REQUIREMENT. Search the records below for the word "changes". Copy each line where it occurs.

DATA SECTION.
=== Begin Enclosure ===

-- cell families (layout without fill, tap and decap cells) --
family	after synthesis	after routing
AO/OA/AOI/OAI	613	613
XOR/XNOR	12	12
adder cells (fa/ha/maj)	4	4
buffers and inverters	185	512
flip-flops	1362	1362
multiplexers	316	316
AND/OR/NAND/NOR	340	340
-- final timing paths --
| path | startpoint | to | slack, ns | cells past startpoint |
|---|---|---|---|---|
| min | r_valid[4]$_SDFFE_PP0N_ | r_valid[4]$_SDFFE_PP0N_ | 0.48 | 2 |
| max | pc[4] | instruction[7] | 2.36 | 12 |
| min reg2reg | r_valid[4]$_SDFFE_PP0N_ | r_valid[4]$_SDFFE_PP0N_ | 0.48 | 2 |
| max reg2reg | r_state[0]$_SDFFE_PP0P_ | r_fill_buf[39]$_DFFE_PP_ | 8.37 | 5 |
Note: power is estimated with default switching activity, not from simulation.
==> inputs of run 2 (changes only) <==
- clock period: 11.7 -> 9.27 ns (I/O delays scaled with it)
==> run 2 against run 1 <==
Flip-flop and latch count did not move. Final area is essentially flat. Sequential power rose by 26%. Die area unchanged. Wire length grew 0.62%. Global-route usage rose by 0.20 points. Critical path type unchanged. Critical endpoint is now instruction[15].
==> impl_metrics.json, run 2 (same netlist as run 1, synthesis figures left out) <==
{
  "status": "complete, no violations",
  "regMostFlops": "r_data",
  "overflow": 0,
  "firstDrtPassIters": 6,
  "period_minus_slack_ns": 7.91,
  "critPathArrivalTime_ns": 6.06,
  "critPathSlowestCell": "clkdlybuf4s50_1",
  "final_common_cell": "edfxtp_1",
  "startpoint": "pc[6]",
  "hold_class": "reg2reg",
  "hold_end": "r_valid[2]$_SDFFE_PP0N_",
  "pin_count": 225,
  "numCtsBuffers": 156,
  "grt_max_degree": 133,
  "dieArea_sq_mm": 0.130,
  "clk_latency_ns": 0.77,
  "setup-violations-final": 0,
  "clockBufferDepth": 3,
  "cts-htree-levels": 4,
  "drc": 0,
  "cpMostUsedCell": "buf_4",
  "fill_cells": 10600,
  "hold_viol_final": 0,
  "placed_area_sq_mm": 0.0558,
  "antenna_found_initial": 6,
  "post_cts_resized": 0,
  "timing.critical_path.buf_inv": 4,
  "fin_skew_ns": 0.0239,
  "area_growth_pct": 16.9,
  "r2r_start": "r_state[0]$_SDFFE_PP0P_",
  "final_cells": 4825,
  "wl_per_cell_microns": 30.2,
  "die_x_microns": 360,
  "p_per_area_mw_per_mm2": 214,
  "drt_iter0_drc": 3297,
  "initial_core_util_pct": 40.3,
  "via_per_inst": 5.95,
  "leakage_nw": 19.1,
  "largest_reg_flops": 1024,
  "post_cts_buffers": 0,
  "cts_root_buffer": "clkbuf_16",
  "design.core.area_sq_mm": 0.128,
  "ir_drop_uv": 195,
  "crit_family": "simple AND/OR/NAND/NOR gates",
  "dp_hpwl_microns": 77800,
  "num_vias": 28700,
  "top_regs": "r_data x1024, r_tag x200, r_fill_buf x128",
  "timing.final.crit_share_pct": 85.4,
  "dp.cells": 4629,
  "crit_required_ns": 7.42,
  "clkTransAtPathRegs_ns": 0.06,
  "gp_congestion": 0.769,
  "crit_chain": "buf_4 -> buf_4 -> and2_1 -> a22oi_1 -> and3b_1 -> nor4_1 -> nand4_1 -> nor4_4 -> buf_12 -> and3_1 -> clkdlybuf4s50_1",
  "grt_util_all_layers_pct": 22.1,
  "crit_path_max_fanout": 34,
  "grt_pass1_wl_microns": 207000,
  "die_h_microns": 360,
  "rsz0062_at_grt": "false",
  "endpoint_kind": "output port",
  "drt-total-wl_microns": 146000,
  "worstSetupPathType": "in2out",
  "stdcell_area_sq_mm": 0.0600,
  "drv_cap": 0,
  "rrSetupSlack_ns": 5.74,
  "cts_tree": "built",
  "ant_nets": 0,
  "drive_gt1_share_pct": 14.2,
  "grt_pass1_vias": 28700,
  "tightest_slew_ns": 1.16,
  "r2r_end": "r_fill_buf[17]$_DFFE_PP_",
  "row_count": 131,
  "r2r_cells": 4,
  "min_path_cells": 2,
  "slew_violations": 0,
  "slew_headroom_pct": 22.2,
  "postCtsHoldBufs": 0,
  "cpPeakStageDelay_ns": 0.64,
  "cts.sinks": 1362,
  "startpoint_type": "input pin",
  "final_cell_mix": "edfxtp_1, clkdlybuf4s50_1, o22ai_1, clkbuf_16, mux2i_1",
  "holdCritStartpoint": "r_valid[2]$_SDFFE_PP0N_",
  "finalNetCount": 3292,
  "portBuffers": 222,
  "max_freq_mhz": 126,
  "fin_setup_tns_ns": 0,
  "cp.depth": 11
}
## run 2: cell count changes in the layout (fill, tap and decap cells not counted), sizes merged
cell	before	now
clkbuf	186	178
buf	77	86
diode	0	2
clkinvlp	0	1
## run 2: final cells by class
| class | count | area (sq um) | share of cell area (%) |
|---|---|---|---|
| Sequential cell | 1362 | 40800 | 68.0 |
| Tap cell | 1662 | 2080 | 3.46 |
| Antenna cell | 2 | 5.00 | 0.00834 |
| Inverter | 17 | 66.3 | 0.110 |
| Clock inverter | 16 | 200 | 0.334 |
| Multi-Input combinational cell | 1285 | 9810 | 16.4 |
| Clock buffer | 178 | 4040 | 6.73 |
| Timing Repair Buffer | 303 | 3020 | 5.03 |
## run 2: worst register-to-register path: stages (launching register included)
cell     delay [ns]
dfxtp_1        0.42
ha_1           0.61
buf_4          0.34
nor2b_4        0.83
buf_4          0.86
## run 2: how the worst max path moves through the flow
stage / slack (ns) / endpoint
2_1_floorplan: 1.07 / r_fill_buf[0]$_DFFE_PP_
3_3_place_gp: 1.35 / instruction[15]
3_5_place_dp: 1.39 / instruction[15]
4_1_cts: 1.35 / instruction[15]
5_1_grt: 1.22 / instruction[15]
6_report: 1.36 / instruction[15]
[config.mk]
export PLATFORM = sky130hd
export DESIGN_NAME = bmf_approx_err_monitor
export DESIGN_NICKNAME = d
export VERILOG_FILES = /design/src/rtl/bmf_qor_pkg.sv /design/src/rtl/bmf_diff_stage.sv /design/src/rtl/bmf_approx_err_monitor.sv
export SDC_FILE = /design/constraint.sdc
export NUM_CORES = 1
export LEC_CHECK = 0
export CAP_MARGIN = 30
export CORE_MARGIN = 1
export CORE_UTILIZATION = 45
export CTS_BUF_LIST = sky130_fd_sc_hd__clkbuf_4 sky130_fd_sc_hd__clkbuf_8
export CTS_CLUSTER_SIZE = 16
export DETAILED_ROUTE_END_ITERATION = 10
export PLACE_DENSITY = 0.75
export SLEW_MARGIN = 20
export SYNTH_ARGS = -nofsm -noshare
export SYNTH_HDL_FRONTEND = slang
export SYNTH_SLANG_ARGS = --single-unit
[constraint.sdc]
create_clock -name clk -period 2.98 [get_ports clk]
set_clock_uncertainty 0.2 [all_clocks]
set_input_delay 0.298 -clock clk [delete_from_list [all_inputs] [get_ports clk]]
set_output_delay 0.298 -clock clk [all_outputs]
set_load 0.005 [all_outputs]
--- src/rtl/rx_comando_ctrl.sv ---
// rx_comando_ctrl: assembles '#'...';' frames from the 7E1 receiver's
// character stream into a small buffer and hands each complete command to
// the consumer through a level-held cmd_pronto / cmd_ack handshake.
// Parity errors, overlong frames and inter-character timeouts are rejected
// and the number of discarded frames is tracked in a saturating counter.
module rx_comando_ctrl #(
    parameter int AW      = 3,
    parameter int TIMEOUT = 43400,
    parameter int TW      = 16
) (
    input  logic          clock,
    input  logic          reset,
    input  logic          rx_pronto,
    input  logic [6:0]    rx_dados,
    input  logic          rx_erro,
    input  logic          cmd_ack,
    input  logic [AW-1:0] rd_addr,
    output logic [6:0]    rd_data,
    output logic          cmd_pronto,
    output logic [AW:0]   cmd_len,
    output logic          erro_quadro,
    output logic [7:0]    cnt_descartes,
    output logic [3:0]    db_estado
);

    localparam int          MAX_LEN    = 2 ** AW;
    localparam logic [AW:0] LEN_CHEIO  = (AW + 1)'(MAX_LEN);
    localparam logic [TW-1:0] TIMER_FIM = TW'(TIMEOUT - 1);
    localparam logic [6:0]  CHR_INICIO = 7'h23;  // '#'
    localparam logic [6:0]  CHR_FIM    = 7'h3B;  // ';'

    typedef enum logic [1:0] {
        ESPERA   = 2'd0,
        RECEBE   = 2'd1,
        PRONTO   = 2'd2,
        DESCARTA = 2'd3
    } estado_t;

    estado_t       estado;
    logic [AW:0]   comp;              // payload characters stored so far
    logic [TW-1:0] timer;             // cycles since the last character
    logic [6:0]    mem [MAX_LEN];

    function automatic logic [7:0] sat_inc(input logic [7:0] v);
        return (v == 8'hFF) ? v : v + 8'd1;
    endfunction

    // Buffer read port is purely combinational; addresses past cmd_len show stale data.
    assign rd_data   = mem[rd_addr];
    assign db_estado = {2'b00, estado};

    // Frame sequencer: state, buffer, timer and all registered outputs.
    always_ff @(posedge clock) begin
        if (reset) begin
            estado        <= ESPERA;
            comp          <= '0;
            timer         <= '0;
            cmd_pronto    <= 1'b0;
            cmd_len       <= '0;
            erro_quadro   <= 1'b0;
            cnt_descartes <= '0;
            // NOTE: the buffer is small and must read back as zero after reset,
            // so it is built from flops and cleared here rather than left as RAM.
            for (int i = 0; i < MAX_LEN; i++) begin
                mem[i] <= '0;
            end
        end else begin
            // NOTE: every register here uses <= so all branches see pre-edge values.
            erro_quadro <= 1'b0;
            case (estado)
                ESPERA: begin
                    timer <= '0;
                    if (rx_pronto && !rx_erro && rx_dados == CHR_INICIO) begin
                        estado <= RECEBE;
                        comp   <= '0;
                    end
                end

                RECEBE: begin
                    if (rx_pronto) begin
                        timer <= '0;
                        if (rx_erro) begin
                            estado        <= DESCARTA;
                            erro_quadro   <= 1'b1;
                            cnt_descartes <= sat_inc(cnt_descartes);
                        end else if (rx_dados == CHR_INICIO) begin
                            comp <= '0;
                        end else if (rx_dados == CHR_FIM) begin
                            if (comp == '0) begin
                                estado <= ESPERA;
                            end else begin
                                estado     <= PRONTO;
                                cmd_pronto <= 1'b1;
                                cmd_len    <= comp;
                            end
                        end else if (comp == LEN_CHEIO) begin
                            estado        <= DESCARTA;
                            erro_quadro   <= 1'b1;
                            cnt_descartes <= sat_inc(cnt_descartes);
                        end else begin
                            mem[comp[AW-1:0]] <= rx_dados;
                            comp              <= comp + 1'b1;
                        end
                    end else if (timer == TIMER_FIM) begin
                        estado        <= ESPERA;
                        timer         <= '0;
                        erro_quadro   <= 1'b1;
                        cnt_descartes <= sat_inc(cnt_descartes);
                    end else begin
                        timer <= timer + 1'b1;
                    end
                end

                PRONTO: begin
                    timer <= '0;
                    // A new frame start while a command is held is lost but counted.
                    if (rx_pronto && rx_dados == CHR_INICIO) begin
                        cnt_descartes <= sat_inc(cnt_descartes);
                    end
                    if (cmd_ack) begin
                        estado     <= ESPERA;
                        cmd_pronto <= 1'b0;
                    end
                end

                DESCARTA: begin
                    if (rx_pronto) begin
                        timer <= '0;
                        if (rx_dados == CHR_FIM) begin
                            estado <= ESPERA;
                        end else if (rx_dados == CHR_INICIO && !rx_erro) begin
                            estado <= RECEBE;
                            comp   <= '0;
                        end
                    end else if (timer == TIMER_FIM) begin
                        estado <= ESPERA;
                        timer  <= '0;
                    end else begin
                        timer <= timer + 1'b1;
                    end
                end

                default: estado <= ESPERA;
            endcase
        end
    end

endmodule

--- config.mk ---
export PLATFORM = sky130hd
export DESIGN_NAME = rx_comando_ctrl
export DESIGN_NICKNAME = d
export VERILOG_FILES = /design/src/rtl/rx_comando_ctrl.sv
export SDC_FILE = /design/constraint.sdc
export NUM_CORES = 1
export LEC_CHECK = 0
export BUFFER_PORTS_ARGS = -buffer_cell sky130_fd_sc_hd__buf_4
export CORE_UTILIZATION = 50
export DETAILED_ROUTE_END_ITERATION = 8
export PLACE_DENSITY = 0.76
export SYNTH_ARGS = -nofsm -noshare
export SYNTH_HDL_FRONTEND = slang
export SYNTH_SLANG_ARGS = --single-unit
--- constraint.sdc ---
create_clock -name clock -period 4.5 [get_ports clock]
set_clock_uncertainty 0.1 [all_clocks]
set_input_delay 0.225 -clock clock [delete_from_list [all_inputs] [get_ports clock]]
set_output_delay 0.225 -clock clock [all_outputs]
set_load 0.03 [all_outputs]
==> results.md <==
* Status: completed
* Drt drc at 0
* Syn. warnings at 0
* Clk_lat worst skew at 350 ps
* Share of cells above drive strength 1 at 22.2%
* Most common cell after layout, fill and taps aside: edfxtp_1
* Vias/cell at 5.69
* Startpoint Class: flop
* Vert. Die Dim at 99.7 µm
* Slew Limit Fails at 0
* Sequential area share after synthesis at approximately 50%
* Pre-CTS setup slack at 1140 ps
* Clk pin slew, worst setup/hold paths at 90 ps
* Non-Filler Instances at 579
* Max Cap Viol at 0
* Total power at 1.92 mW
* Hold Path Class: in2reg
* Final TNS setup at 0 ps
* IO Pins at 40
* Distinct cells, synth at 62
* Post-CTS Setup Inserts at 0
* Port bufs at 37
* Placed cell count at 563
* Final Util at 57.8%
* Reg2reg start: estado[1]
* Largest net degree at the start of global routing at 31
* Area Growth Syn to Fin at 11.9%
* FF-to-FF path depth at 5
* CP max FO at 18
* Inserted Clock Buffers at 9
* Hold Crit Start: rx_pronto
* FMAX at 294 MHz
* Wirelength per Cell at 17.3 µm
* 1st-iter DRT viols at approximately 190
* Die ar. at 9940 µm²
* CP arrival at 3280 ps
* DR vias at 3296
* Final period util at 75.6%
* RSZ-0062 raised after global routing: false
* First-pass GRT wire length at ~16000 µm
* Hold path depth at 3
* Number of hold violations in the final report at 0
* Worst setup EP type: flop
* All-Layer GR Usage at 21.6%
* Seq cells post-synth at between 90 and 100
* Post-synth EDFFs at between 50 and 60
* Worst Max-Slew Pin Slew at 1010 ps
* Critical Path RT at 4380 ps
* Final min period at 3400 ps
* Netlist Area Pre-Place at 4770 µm²
* Cells after Synth at 418
* Clock buffer depth at 2
* Post-CTS sizing at 0
* Num rows at 35
* R2R Path End: mem[2][1]
* Crit path kind: reg2reg
* FF-to-FF setup slack at around 1100 ps
* Setup violators final at 0
* CTS Root Cell: clkbuf_8
* Vias in the first global route at 3260
* Fin nets at 469
* Placed Instance Area at around 5100 µm²
* Cell area after layout at 5340 µm²
* P per Cell Area at 360 nW/µm²
* Starting density of the core at 51.6%
* Core area at 9240 µm²
* DP Wirelength at 7220 µm
* Antenna violations before repair at 0
* Hold buffers post-CTS at 0
* Top_reg_cell synth: edfxtp_1
* TritonRoute pass-1 iters at 4
* Slowest cell on crit path: o21ai_0
* Diodes inserted at 0
* Most frequent cells in the layout: edfxtp_1 (56), and2_1 (52), nor2_1 (39)
* Final GP Congestion at 0.897
* Grt total ovfl at 0
* Clock sinks at 92
* Die Span X at 99.7 µm
* Mean Syn Cell Area at between 10 and 15 µm²
* Hold EP: estado[1]
* PnR worst setup slack at 1100 ps
* Static Leak at around 1.9 nW
* Post-DRT Antenna Nets at 0
* H-tree Lvls at 3
* TritonCTS clock tree: done
* VDD IR-drop max at 0.267 mV
* Max incr delay on CP at 860 ps
* Worst-path cell chain: inv_1 > ha_1 > nand3_1 > or4_1 > o21ai_0
* Final WL at around 10000 µm
* Asr flop ratio synth at 0%
* Max_slew headroom at about a third
* Fin Hold WS at 132 ps
-- per-layer routing --
metal | track usage, % | share of wire, %
met5 | 0 | 0
met4 | 6.00 | 1.2
met3 | 4.01 | 4.1
met2 | 37.0 | 50
met1 | 27.9 | 44
-- where the power goes --
part           switching (mW)  internal [mW]  total (mW)  leakage (nW)
clock                   0.291          0.283       0.574         0.107
sequential             0.0284          0.925       0.954         0.868
combinational           0.243          0.150       0.393         0.958
total                   0.562           1.36        1.92          1.93
-- worst max-delay path by stage --
| stage | start | to | cells after the start |
|---|---|---|---|
| after floorplan | comp[1] | mem[2][0] | 8 |
| final | estado[1] | mem[2][1] | 5 |
| after detailed placement | estado[1] | mem[2][2] | 5 |
| after global routing | estado[1] | mem[6][6] | 5 |
| after global placement | estado[1] | mem[2][0] | 5 |
| after CTS | estado[1] | mem[2][1] | 5 |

=== End Enclosure ===

SOLUTION BELOW.
==> inputs of run 2 (changes only) <==
## run 2: cell count changes in the layout (fill, tap and decap cells not counted), sizes merged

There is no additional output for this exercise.